Broken down to the basics Punch-Drunk Love is basically a film about mental illness and how sometimes only love can heal you and make you strong enough to face your inner demons.

P. T. Anderson has once again worked with his regular composer Jon Brion. The score was produced while the film was still being shot and the music was partially played on set for the actors to respond to. Brion underscored Barry’s inner turmults with chaotic rhythm sections, noise literally, which only gets relief every now and then in the form of a rather unusual instrument called a “harmonium”. In both the film and the score, this quirky piano plays a major role, as it serves as a kind of emotional anchor for Barry, helping him to handle difficult situations that otherwise would push him over the edge.

I remember telling Paul, ‘There’s a funny sound these things make when you first open them up.’ What happens is the billows take in air, it’s like a first breath.

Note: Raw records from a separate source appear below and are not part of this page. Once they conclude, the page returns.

File: config.mk
export PLATFORM = sky130hd
export DESIGN_NAME = clint_arb
export DESIGN_NICKNAME = d
export VERILOG_FILES = /design/src/rtl/clint_arb.sv
export SDC_FILE = /design/constraint.sdc
export NUM_CORES = 1
export LEC_CHECK = 0
export ABC_AREA = 0
export CORE_AREA = 2 2 83 85
export DETAILED_ROUTE_END_ITERATION = 12
export DIE_AREA = 0 0 85 87
export PLACE_DENSITY = 0.79
export SYNTH_ARGS = -nofsm -noshare
export SYNTH_HDL_FRONTEND = slang
export SYNTH_SLANG_ARGS = --single-unit
File: constraint.sdc
create_clock -name clk -period 2.5 [get_ports clk]
set_clock_uncertainty 0.2 [all_clocks]
set_input_delay 0.25 -clock clk [delete_from_list [all_inputs] [get_ports clk]]
set_output_delay 0.25 -clock clk [all_outputs]
set_load 0.05 [all_outputs]
File: src/rtl/clint_arb.sv
// Core-local interrupt controller: edge-captured sources, fixed-priority arbitration,
// mepc/mstatus/mcause entry sequence, handler redirect and mret handling.
module clint_arb #(
  parameter int                DATA_W        = 16,
  parameter int                ADDR_W        = 16,
  parameter int                NUM_IRQ       = 4,
  parameter int                VECTORED      = 0,
  parameter int                VEC_STRIDE    = 4,
  parameter int                CAUSE_BASE    = 16,
  parameter logic [DATA_W-1:0] MRET_INST     = '0,
  parameter int                MIE_BIT       = 3,
  parameter int                MPIE_BIT      = 7,
  parameter logic [ADDR_W-1:0] CSR_MEPC_A    = ADDR_W'('h341),
  parameter logic [ADDR_W-1:0] CSR_MSTATUS_A = ADDR_W'('h300),
  parameter logic [ADDR_W-1:0] CSR_MCAUSE_A  = ADDR_W'('h342)
) (
  input  logic                       clk,
  input  logic                       rst_n,
  input  logic [NUM_IRQ-1:0]         irq_in_i,
  input  logic [NUM_IRQ-1:0]         irq_en_i,
  input  logic                       global_int_en_i,
  input  logic [DATA_W-1:0]          inst_data_i,
  input  logic [ADDR_W-1:0]          inst_addr_i,
  input  logic                       jump_flag_i,
  input  logic [ADDR_W-1:0]          jump_addr_i,
  input  logic [DATA_W-1:0]          csr_mtvec_i,
  input  logic [DATA_W-1:0]          csr_mepc_i,
  input  logic [DATA_W-1:0]          csr_mstatus_i,
  output logic                       hold_flag_int_o,
  output logic                       csr_we_o,
  output logic [ADDR_W-1:0]          csr_waddr_o,
  output logic [DATA_W-1:0]          csr_wdata_o,
  output logic                       int_assert_o,
  output logic [ADDR_W-1:0]          int_addr_o,
  output logic [$clog2(NUM_IRQ)-1:0] int_id_o
);

  localparam int ID_W = $clog2(NUM_IRQ);

  // IDLE: arbitrate | MEPC/MSTATUS/MCAUSE: entry CSR writes | ASSERT: redirect to handler
  // RET_ST: mret mstatus restore | RET_AS: redirect to mepc
  typedef enum logic [2:0] {
    S_IDLE, S_MEPC, S_MSTATUS, S_MCAUSE, S_ASSERT, S_RET_ST, S_RET_AS
  } state_e;

  state_e              state_q, state_d;
  logic [NUM_IRQ-1:0]  pending_q, pending_d;
  logic [NUM_IRQ-1:0]  irq_d_q, irq_d_d;
  logic [ID_W-1:0]     id_q, id_d;
  logic [ADDR_W-1:0]   ret_addr_q, ret_addr_d;
  logic [DATA_W-1:0]   cause_q, cause_d;

  logic [NUM_IRQ-1:0]  req, clr;
  logic [ID_W-1:0]     winner;
  logic                take, mret;
  logic [DATA_W-1:0]   mst_entry, mst_ret, vec_tgt;

  always_ff @(posedge clk or negedge rst_n) begin
    if (!rst_n) begin
      state_q    <= S_IDLE;
      pending_q  <= '0;
      irq_d_q    <= '0;
      id_q       <= '0;
      ret_addr_q <= '0;
      cause_q    <= '0;
    end else begin
      state_q    <= state_d;
      pending_q  <= pending_d;
      irq_d_q    <= irq_d_d;
      id_q       <= id_d;
      ret_addr_q <= ret_addr_d;
      cause_q    <= cause_d;
    end
  end

  always_comb begin
    state_d      = state_q;
    id_d         = id_q;
    ret_addr_d   = ret_addr_q;
    cause_d      = cause_q;
    irq_d_d      = irq_in_i;
    csr_we_o     = 1'b0;
    csr_waddr_o  = '0;
    csr_wdata_o  = '0;
    int_assert_o = 1'b0;
    int_addr_o   = '0;

    req    = pending_q & irq_en_i;
    winner = '0;
    for (int i = NUM_IRQ - 1; i >= 0; i--) begin
      if (req[i]) winner = ID_W'(i);
    end
    take = (state_q == S_IDLE) && global_int_en_i && (|req);
    mret = (state_q == S_IDLE) && !take && (inst_data_i == MRET_INST);

    // A new edge on the source being taken survives the clear, so it is serviced again.
    clr       = take ? (NUM_IRQ'(1) << winner) : '0;
    pending_d = (pending_q & ~clr) | (irq_in_i & ~irq_d_q);

    mst_entry           = csr_mstatus_i;
    mst_entry[MPIE_BIT] = csr_mstatus_i[MIE_BIT];
    mst_entry[MIE_BIT]  = 1'b0;
    mst_ret             = csr_mstatus_i;
    mst_ret[MIE_BIT]    = csr_mstatus_i[MPIE_BIT];
    mst_ret[MPIE_BIT]   = 1'b1;

    vec_tgt = (VECTORED != 0) ? csr_mtvec_i + DATA_W'(VEC_STRIDE) * DATA_W'(id_q)
                              : csr_mtvec_i;

    case (state_q)
      S_IDLE: begin
        if (take) begin
          state_d    = S_MEPC;
          id_d       = winner;
          ret_addr_d = jump_flag_i ? jump_addr_i : inst_addr_i;
          cause_d    = (DATA_W'(1) << (DATA_W - 1)) | (DATA_W'(CAUSE_BASE) + DATA_W'(winner));
        end else if (mret) begin
          state_d = S_RET_ST;
        end
      end
      S_MEPC: begin
        state_d     = S_MSTATUS;
        csr_we_o    = 1'b1;
        csr_waddr_o = CSR_MEPC_A;
        csr_wdata_o = DATA_W'(ret_addr_q);
      end
      S_MSTATUS: begin
        state_d     = S_MCAUSE;
        csr_we_o    = 1'b1;
        csr_waddr_o = CSR_MSTATUS_A;
        csr_wdata_o = mst_entry;
      end
      S_MCAUSE: begin
        state_d     = S_ASSERT;
        csr_we_o    = 1'b1;
        csr_waddr_o = CSR_MCAUSE_A;
        csr_wdata_o = cause_q;
      end
      S_ASSERT: begin
        state_d      = S_IDLE;
        int_assert_o = 1'b1;
        int_addr_o   = ADDR_W'(vec_tgt);
      end
      S_RET_ST: begin
        state_d     = S_RET_AS;
        csr_we_o    = 1'b1;
        csr_waddr_o = CSR_MSTATUS_A;
        csr_wdata_o = mst_ret;
      end
      S_RET_AS: begin
        state_d      = S_IDLE;
        int_assert_o = 1'b1;
        int_addr_o   = ADDR_W'(csr_mepc_i);
      end
      default: state_d = S_IDLE;
    endcase

    hold_flag_int_o = rst_n & ((state_q != S_IDLE) | take | mret);
  end

  assign int_id_o = id_q;

endmodule

==> results.yml <==
detailed_routing:
  via_per_inst: 4.80
  firstDrtPassIters: 4
  wl_um: 6440
  drc: 0
  initialDrtViolationCount: 33
  route.vias.total: 2284
  antenna_left: 0
  wire_per_inst_um: 13.5
die:
  initial_core_util: 0.327
  dieArea_sq_um: 7400
  die_width_um: 85
  core_sq_um: 6570
  die-height_um: 87
  num_rows: 30
  io_pins: 161
cts:
  clk_path_buf_depth: 2
  clock_sinks: 30
  root_buffer: "clkbuf_8"
  cts_hold_buf: 0
  path_clk_slew_ns: 0.06
  clock_latency_ns: 0.27
  cts_buffers: 5
  cts_max_level: 2
  cts_tree: "yes"
  cts_setup_buffers: 0
global_route:
  grt_max_degree: 35
  globalRoute.busiestLayer: "met2"
  grt_pass1_vias: 2304
  grt_first_pass_wirelength_um: 10300
  met3_usage: 0.0322
  met2_usage: 0.320
  grt_remaining_overflow: 0
  antenna_found_initial: 0
  grt_use_met1: 0.193
  grtUsageTotal: 0.171
outcome:
  status: "finished, final reports clean"
setup_path:
  cp_slowest_cell: "dfrtp_1"
  reg2reg_slack_ns: 0.50
  worstRegToRegCells: 3
  cp-start-kind: "flip-flop"
  required_ns: 2.05
  cp_cell_sequence: "nor2b_2, and2_2, nand2_1, o21ai_0, buf_12"
  cp-end-kind: "output pin"
  path_max_fanout: 13
  crit_path_max_incr_delay_ns: 0.54
  path_class: "flip-flop to output pin"
  arrival_ns: 1.84
final_layout:
  multi_input_area_sq_um: 1210
  syn2layout_area_growth_pct: 88.2
  fin_cells: 476
  ff_latch_area_sq_um: 751
  final_util: 0.615
  drive_gt1_frac: 0.167
  n_antenna_cell: 0
  num-fill-cells: 541
  layout.nets: 505
logic_synthesis:
  ys_ff_latch: 30
  synth_edf_count: 0
  ys_warn_count: 0
  synth_top_area_cell: "dfrtp_1"
  yosysMostFrequentCell: "mux2i_1"
  netlist_area_sq_um: 2150
  synth_top_area_frac: 0.350
  synth-main-ff-cell: "dfrtp_1"
  ys_seq_area_frac: 0.350
  synth_common_cells: "mux2i_1, nand2_1, o21ai_0"
  async_flop_share: 1.00
  synth_cell_types: 29
  syn-instance-count: 253
  avgSynthCellArea_sq_um: 8.48
  synthTopCellsByArea: "dfrtp_1, mux2i_1, o21ai_0"
place:
  numPortBuffers: 149
  gp_congestion: 0.765
  dpl.cell_count: 470
  dpl.hpwl_um: 5420
timing:
  holdWs_ns: 0.220
  fin_setup_tns_ns: 0
  relSlewSlack: 0.668
  slew_viol_final: 0
  worst_pin_slew_ns: 0.496
  setup_viol: 0
  fmax_ghz: 0.437
  grt_setup_unrepaired: "false"
  fin_crit_sh: 0.916
  fin_crit_ns: 2.29
  hold_viol_final: 0
pwr:
  total_power_uw: 4530
  p_leak_uw: 0.00174
  power_density_nw_per_um2: 1120
  peakVddDrop_mv: 0.790
job:
  cap_viol_max_count: 0
worst_hold_path:
  hold_class: "primary input to asynchronous set/reset pin"
==> report_power, final <==
part,internal [uW],switching [uW],total (uW)
Sequential,668,149,817
Combinational,1450,1890,3340
Clock,212,162,374
==> worst max-delay path, delay by kind of cell (launching register included) <==
family          cells  cell delay (ns)
buf+inv             1             0.19
flops               1             0.54
simple gates        3             0.65
compound gates      1             0.18
==> final timing paths <==
check | endpoint | startpoint
min in group clk | pending_q[0]$_DFF_PN0_ | irq_d_q[0]$_DFF_PN0_
min | irq_d_q[2]$_DFF_PN0_ | rst_n
max | csr_wdata_o[6] | state_q[0]$_DFFE_PN0P_
max reg2reg | int_id_o[0]$_DFFE_PN0P_ | state_q[0]$_DFFE_PN0P_
max in group asynchronous | ret_addr_q[2]$_DFFE_PN0P_ | rst_n
min reg2reg | pending_q[0]$_DFF_PN0_ | irq_d_q[0]$_DFF_PN0_
==> cells in the final DEF (no fill, tap or decap), drive strengths merged <==
cell type / n
a21oi: 2
a22o: 4
a22oi: 6
a32o: 1
and2: 2
buf: 49
clkbuf: 6
clkdlybuf4s50: 109
conb: 11
dfrtp: 30
inv: 9
mux2: 3
mux2i: 43
nand2: 42
nand2b: 3
nand3: 2
nand4: 2
nor2: 23
nor2b: 3
nor4: 4
nor4b: 1
o21a: 2
o21ai: 36
o31ai: 1
or4b: 1
xor2: 1
==> metal layers <==
metal / routed length (um) / share of wire
met5: 0 / 0
met4: 112 / 0.017
met3: 467 / 0.073
met2: 3300 / 0.51
met1: 2560 / 0.40
==> cell families (layout without fill, tap and decap cells) <==
| kind of cell | count (synthesis) | count (layout) | share of synthesized area |
|---|---|---|---|
| buffers and inverters | 40 | 173 | 0.107 |
| xor gates and xnor gates | 1 | 1 | 0.00408 |
| other | 1 | 11 | 0.00175 |
| DFF | 30 | 30 | 0.350 |
| and+or+nand+nor | 83 | 83 | 0.177 |
| muxes | 46 | 46 | 0.216 |
| AOI/OAI and AO/OA | 52 | 52 | 0.145 |
==> repair_timing <==
item,4_1_cts,5_1_grt
endpoints found under the setup margin,1,2
gates resized for setup,1,2
endpoints found under the hold margin,0,0
==> sequential cells by signal (all words and copies together) (netlist names) <==
| signal | count |
|---|---|
| int_id_o | 1 |
| state_q | 3 |
| irq_d_q | 4 |
| cause_q | 2 |
| pending_q | 4 |
| ret_addr_q | 16 |
==> per-stage QoR <==
stage          worst slack, ns  instance area [sq um]
3_3_place_gp             0.369                   3950
2_1_floorplan          -0.0118                   2190
5_1_grt                 0.0731                   4040
6_report                 0.211                   4040
3_5_place_dp             0.321                   3950
4_1_cts                  0.125                   4030
==> area by class of cell <==
type / instances / area share
tap: 80 / 0.0248
sequential: 30 / 0.186
timing repair buffer: 158 / 0.460
clock buffer: 6 / 0.0204
inverter: 9 / 0.00836
multi-input combinational: 193 / 0.300
No activity file was read; power rests on OpenSTA's default activity.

It’s sort of like the thing coming alive. It’s an example of Paul being able to see the living analogy, make use of the living analogy.
(Jon Brion)

In addition to music, the film relies heavily on colours and various styles of saturation and lighting. Like e.g. Barry walks around in a navy suit throughout the entire film. It seems like he only purchased it to distract from his red-faced persona, his occasional outbursts of anger. This blue shell symbolizes his emotional armor, which only begins to crackle when an adorable girl named Lena – coincidentally dressed in red – steps into his life.

P. T. Anderson intersperses these visual contrasts of blue and red over and over again across the entire film. The more Barry opens up, the more they gradually converge, giving way to a pastel pink. This is beautifully visualised by the abstract color-morphing projections by digital artist Jeremy Blake. These – I’ve read the term “art hallucinations” somewhere else – are bookmarking the film, but also interspersed throughout the plot whenever Barry experiences whirls of emotions, whether it is head-over-heels love or furious temper. They show key moments of the story in an abstract language of forms and colours, which allows the film to convey emotion in a direct, unfiltered way, without having to take into account the mundane imagery of reality.

I picked up on these colour schemes and used them as the basis for my custom covers collection. The official cover (#1) shows a key moment from the film, overlaid with a coat of paint. I replaced this coat with selected excerpts from Jeremy Blake’s work, creating several alternatives to choose from (#7 to #14).

Another part of the film serves as the basis for another one of my covers (#5, #6). The story involves a subplot revolving around Barry who discovers a loophole in a food company’s discount promotion that allows him to get frequent-flyer air miles for a fraction of the actual price. This leads to him buying loads and loads of pudding (since it’s the cheapest product within that promotion) and stockpiling it in his business warehouse.

It’s actually a real-life story of a man called David Phillips who managed to earn 1,253,000 frequent flyer miles just by buying Healthy Choice pudding.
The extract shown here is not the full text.